--- START ---
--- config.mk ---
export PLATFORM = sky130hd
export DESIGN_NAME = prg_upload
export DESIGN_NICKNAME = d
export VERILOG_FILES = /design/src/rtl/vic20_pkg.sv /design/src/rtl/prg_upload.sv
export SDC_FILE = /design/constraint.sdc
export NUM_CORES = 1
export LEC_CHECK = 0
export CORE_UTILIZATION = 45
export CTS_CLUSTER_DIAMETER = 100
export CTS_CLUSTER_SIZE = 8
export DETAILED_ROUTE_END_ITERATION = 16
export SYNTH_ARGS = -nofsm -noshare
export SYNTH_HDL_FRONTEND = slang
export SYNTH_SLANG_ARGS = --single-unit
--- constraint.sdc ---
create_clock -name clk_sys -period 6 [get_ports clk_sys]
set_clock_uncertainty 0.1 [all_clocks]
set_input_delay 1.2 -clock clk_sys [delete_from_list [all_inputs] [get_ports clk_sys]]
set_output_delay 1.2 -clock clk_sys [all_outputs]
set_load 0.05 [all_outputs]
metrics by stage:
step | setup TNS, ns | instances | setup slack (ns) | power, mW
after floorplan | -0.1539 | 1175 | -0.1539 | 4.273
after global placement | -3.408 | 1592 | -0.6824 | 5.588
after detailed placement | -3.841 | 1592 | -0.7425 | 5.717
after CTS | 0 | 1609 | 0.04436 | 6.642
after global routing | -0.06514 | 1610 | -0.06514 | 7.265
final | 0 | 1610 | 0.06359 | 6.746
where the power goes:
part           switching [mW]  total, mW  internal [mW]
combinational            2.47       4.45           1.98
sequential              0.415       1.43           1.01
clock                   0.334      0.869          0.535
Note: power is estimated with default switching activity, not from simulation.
--- END ---
* _TASK STATEMENT_: When you reach the line containing "where the power" in the listing, transcribe it and every line after it exactly, through the last line, and add nothing.

* _TASK ANSWER_:
where the power goes:
part           switching [mW]  total, mW  internal [mW]
combinational            2.47       4.45           1.98
sequential              0.415       1.43           1.01
clock                   0.334      0.869          0.535
Note: power is estimated with default switching activity, not from simulation.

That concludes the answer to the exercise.